WORK TO COMPLETE: Your job with the data below: print everything from the line that holds "sky130_fd_sc_hd__mux4_2 | 2035 |" down to the line that holds "remaining_drc_errors: 0", ends included, exactly, and nothing else.

INPUT MATERIAL:
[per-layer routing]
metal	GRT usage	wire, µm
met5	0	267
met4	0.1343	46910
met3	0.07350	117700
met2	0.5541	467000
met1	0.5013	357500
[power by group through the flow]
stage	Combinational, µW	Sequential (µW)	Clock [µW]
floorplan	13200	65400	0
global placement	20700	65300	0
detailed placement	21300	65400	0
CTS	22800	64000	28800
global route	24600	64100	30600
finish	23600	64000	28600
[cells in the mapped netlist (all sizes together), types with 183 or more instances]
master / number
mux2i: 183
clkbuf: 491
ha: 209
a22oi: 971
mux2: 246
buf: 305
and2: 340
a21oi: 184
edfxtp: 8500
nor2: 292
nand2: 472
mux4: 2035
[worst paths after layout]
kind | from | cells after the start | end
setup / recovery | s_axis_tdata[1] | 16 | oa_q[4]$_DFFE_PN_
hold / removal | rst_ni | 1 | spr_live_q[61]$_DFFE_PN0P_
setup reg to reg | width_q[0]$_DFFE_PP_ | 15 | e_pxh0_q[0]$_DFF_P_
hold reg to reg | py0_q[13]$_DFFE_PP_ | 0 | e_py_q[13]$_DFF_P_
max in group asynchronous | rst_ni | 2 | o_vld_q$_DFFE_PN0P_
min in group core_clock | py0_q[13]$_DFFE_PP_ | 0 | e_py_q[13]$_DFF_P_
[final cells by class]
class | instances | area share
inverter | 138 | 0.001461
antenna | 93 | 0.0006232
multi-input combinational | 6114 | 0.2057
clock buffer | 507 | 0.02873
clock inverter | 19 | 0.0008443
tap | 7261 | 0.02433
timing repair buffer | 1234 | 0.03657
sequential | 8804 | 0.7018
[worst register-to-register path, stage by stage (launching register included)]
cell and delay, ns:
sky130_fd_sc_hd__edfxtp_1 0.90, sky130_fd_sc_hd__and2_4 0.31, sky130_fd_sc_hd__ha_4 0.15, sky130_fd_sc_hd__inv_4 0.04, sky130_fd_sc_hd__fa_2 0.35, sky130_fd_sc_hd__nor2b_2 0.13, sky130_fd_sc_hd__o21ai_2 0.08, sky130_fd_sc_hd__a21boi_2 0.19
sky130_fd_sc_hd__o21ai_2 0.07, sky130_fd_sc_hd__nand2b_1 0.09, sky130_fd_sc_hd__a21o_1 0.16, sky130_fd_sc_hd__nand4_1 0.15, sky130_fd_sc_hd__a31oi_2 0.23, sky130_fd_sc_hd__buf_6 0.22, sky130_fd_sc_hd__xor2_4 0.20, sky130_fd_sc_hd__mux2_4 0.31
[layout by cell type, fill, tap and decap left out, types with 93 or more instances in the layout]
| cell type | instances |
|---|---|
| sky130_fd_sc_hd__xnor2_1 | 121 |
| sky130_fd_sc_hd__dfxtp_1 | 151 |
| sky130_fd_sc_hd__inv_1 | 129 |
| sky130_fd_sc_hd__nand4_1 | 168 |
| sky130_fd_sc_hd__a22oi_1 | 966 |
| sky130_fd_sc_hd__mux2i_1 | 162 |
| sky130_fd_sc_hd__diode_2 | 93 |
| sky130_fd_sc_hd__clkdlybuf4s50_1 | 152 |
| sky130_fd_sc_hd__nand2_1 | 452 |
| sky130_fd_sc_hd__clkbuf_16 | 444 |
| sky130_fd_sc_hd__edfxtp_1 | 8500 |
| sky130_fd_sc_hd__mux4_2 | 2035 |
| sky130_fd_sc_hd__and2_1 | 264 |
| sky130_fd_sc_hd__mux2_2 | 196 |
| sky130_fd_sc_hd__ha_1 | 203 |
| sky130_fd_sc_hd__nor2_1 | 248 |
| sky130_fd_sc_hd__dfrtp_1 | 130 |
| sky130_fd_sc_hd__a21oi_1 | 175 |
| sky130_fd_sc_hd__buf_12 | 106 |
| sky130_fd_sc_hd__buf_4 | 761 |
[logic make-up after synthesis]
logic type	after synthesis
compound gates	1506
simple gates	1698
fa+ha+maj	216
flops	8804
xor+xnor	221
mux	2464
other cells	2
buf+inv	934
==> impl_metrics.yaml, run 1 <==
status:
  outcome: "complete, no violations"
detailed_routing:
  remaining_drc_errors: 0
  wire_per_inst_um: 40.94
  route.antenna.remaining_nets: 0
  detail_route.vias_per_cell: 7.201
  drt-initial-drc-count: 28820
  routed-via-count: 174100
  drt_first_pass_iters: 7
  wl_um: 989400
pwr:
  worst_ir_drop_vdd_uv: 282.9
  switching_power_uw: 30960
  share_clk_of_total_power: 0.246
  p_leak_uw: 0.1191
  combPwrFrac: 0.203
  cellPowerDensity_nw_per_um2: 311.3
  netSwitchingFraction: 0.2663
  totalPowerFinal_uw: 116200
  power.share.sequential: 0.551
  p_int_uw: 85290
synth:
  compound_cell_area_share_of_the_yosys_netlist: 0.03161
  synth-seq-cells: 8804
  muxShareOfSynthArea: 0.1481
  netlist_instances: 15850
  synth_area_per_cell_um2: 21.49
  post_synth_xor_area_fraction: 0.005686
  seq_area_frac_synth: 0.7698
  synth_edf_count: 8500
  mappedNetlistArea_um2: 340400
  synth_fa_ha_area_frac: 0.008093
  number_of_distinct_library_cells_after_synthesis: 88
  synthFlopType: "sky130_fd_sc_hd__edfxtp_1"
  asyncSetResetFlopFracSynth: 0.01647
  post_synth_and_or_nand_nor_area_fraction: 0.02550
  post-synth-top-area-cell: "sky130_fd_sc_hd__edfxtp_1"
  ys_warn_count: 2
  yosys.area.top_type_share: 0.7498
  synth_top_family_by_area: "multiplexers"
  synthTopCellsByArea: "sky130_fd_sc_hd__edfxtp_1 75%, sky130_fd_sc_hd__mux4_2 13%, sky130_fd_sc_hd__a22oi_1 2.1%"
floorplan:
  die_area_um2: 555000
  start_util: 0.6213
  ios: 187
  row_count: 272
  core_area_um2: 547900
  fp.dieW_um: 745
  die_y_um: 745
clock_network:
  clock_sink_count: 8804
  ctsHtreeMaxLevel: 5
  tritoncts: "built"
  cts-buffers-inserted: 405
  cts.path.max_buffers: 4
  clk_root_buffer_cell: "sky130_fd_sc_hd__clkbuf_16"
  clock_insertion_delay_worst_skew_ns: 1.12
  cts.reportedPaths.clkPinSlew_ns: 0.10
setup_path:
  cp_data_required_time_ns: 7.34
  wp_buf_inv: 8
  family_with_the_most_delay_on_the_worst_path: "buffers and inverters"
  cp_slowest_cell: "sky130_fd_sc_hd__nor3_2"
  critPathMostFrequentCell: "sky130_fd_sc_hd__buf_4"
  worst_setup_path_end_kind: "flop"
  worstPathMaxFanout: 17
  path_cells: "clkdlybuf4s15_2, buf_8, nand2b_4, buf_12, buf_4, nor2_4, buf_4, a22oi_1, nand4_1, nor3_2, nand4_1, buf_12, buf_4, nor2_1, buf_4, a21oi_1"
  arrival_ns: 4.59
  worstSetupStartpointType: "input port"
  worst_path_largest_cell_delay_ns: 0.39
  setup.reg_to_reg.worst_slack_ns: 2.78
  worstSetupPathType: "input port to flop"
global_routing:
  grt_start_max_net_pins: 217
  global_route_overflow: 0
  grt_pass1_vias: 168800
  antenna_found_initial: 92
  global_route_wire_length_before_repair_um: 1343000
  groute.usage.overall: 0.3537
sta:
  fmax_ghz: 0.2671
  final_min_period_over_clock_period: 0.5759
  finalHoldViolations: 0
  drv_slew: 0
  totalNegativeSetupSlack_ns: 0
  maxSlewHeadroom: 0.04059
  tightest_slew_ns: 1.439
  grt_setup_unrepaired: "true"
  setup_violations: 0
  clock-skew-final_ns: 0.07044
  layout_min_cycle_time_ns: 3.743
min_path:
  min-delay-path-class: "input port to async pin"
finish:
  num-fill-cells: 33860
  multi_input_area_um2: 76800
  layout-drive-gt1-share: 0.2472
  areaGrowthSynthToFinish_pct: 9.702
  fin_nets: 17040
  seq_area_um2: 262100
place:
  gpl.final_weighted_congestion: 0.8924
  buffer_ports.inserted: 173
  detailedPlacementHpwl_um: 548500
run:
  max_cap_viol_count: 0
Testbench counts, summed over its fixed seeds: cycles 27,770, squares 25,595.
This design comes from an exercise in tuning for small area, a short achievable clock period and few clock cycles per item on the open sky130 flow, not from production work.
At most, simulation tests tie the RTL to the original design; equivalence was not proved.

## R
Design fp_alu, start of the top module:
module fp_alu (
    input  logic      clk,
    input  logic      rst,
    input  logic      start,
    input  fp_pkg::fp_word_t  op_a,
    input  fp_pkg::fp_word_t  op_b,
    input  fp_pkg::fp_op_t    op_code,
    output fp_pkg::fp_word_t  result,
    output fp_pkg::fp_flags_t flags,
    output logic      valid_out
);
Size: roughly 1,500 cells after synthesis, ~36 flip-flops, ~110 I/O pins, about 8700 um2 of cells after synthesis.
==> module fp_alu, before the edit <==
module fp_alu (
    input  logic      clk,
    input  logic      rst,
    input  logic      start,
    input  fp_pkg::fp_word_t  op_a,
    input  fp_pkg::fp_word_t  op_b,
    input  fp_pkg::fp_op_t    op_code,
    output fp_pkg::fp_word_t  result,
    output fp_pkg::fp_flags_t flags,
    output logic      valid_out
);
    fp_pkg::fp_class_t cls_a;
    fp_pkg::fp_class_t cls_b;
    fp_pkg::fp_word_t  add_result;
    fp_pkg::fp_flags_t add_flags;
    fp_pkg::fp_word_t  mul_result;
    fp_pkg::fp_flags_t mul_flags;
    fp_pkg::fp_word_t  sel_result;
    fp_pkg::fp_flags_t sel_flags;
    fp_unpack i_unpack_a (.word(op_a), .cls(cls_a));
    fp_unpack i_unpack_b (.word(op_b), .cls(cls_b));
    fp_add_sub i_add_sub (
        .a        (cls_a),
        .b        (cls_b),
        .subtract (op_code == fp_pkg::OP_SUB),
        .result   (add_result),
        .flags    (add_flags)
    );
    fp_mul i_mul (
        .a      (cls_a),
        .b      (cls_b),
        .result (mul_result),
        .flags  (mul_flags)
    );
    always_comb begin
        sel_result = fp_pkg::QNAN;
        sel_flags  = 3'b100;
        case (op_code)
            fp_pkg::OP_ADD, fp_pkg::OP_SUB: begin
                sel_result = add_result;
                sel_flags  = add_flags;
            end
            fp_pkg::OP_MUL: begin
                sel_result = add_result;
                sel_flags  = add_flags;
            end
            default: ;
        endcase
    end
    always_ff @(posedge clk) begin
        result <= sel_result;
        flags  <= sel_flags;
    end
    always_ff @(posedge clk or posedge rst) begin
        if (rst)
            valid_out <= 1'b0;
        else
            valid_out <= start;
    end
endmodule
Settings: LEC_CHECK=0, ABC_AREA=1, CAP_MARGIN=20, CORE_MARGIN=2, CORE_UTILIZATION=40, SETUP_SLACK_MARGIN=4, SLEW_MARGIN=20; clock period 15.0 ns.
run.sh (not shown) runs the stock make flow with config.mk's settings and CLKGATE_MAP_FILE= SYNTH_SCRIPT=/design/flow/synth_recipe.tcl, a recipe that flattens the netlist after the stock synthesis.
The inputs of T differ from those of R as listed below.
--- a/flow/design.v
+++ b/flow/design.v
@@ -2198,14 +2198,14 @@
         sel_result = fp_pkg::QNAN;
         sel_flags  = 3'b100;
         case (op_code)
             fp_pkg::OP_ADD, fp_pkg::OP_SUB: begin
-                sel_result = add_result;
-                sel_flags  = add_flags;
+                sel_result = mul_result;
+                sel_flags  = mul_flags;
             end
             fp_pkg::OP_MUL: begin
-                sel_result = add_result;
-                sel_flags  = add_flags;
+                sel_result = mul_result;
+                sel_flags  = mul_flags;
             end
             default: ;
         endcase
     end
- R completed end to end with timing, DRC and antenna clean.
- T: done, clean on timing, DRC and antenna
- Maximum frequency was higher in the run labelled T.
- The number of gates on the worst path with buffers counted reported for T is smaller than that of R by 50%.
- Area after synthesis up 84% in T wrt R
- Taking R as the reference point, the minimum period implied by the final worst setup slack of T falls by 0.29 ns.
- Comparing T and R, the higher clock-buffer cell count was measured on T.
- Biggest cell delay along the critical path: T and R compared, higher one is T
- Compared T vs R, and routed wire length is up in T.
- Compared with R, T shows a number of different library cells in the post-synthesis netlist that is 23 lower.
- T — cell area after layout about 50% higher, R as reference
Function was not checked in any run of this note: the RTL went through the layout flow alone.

WRITTEN ANSWER:
| sky130_fd_sc_hd__mux4_2 | 2035 |
| sky130_fd_sc_hd__and2_1 | 264 |
| sky130_fd_sc_hd__mux2_2 | 196 |
| sky130_fd_sc_hd__ha_1 | 203 |
| sky130_fd_sc_hd__nor2_1 | 248 |
| sky130_fd_sc_hd__dfrtp_1 | 130 |
| sky130_fd_sc_hd__a21oi_1 | 175 |
| sky130_fd_sc_hd__buf_12 | 106 |
| sky130_fd_sc_hd__buf_4 | 761 |
[logic make-up after synthesis]
logic type	after synthesis
compound gates	1506
simple gates	1698
fa+ha+maj	216
flops	8804
xor+xnor	221
mux	2464
other cells	2
buf+inv	934
==> impl_metrics.yaml, run 1 <==
status:
  outcome: "complete, no violations"
detailed_routing:
  remaining_drc_errors: 0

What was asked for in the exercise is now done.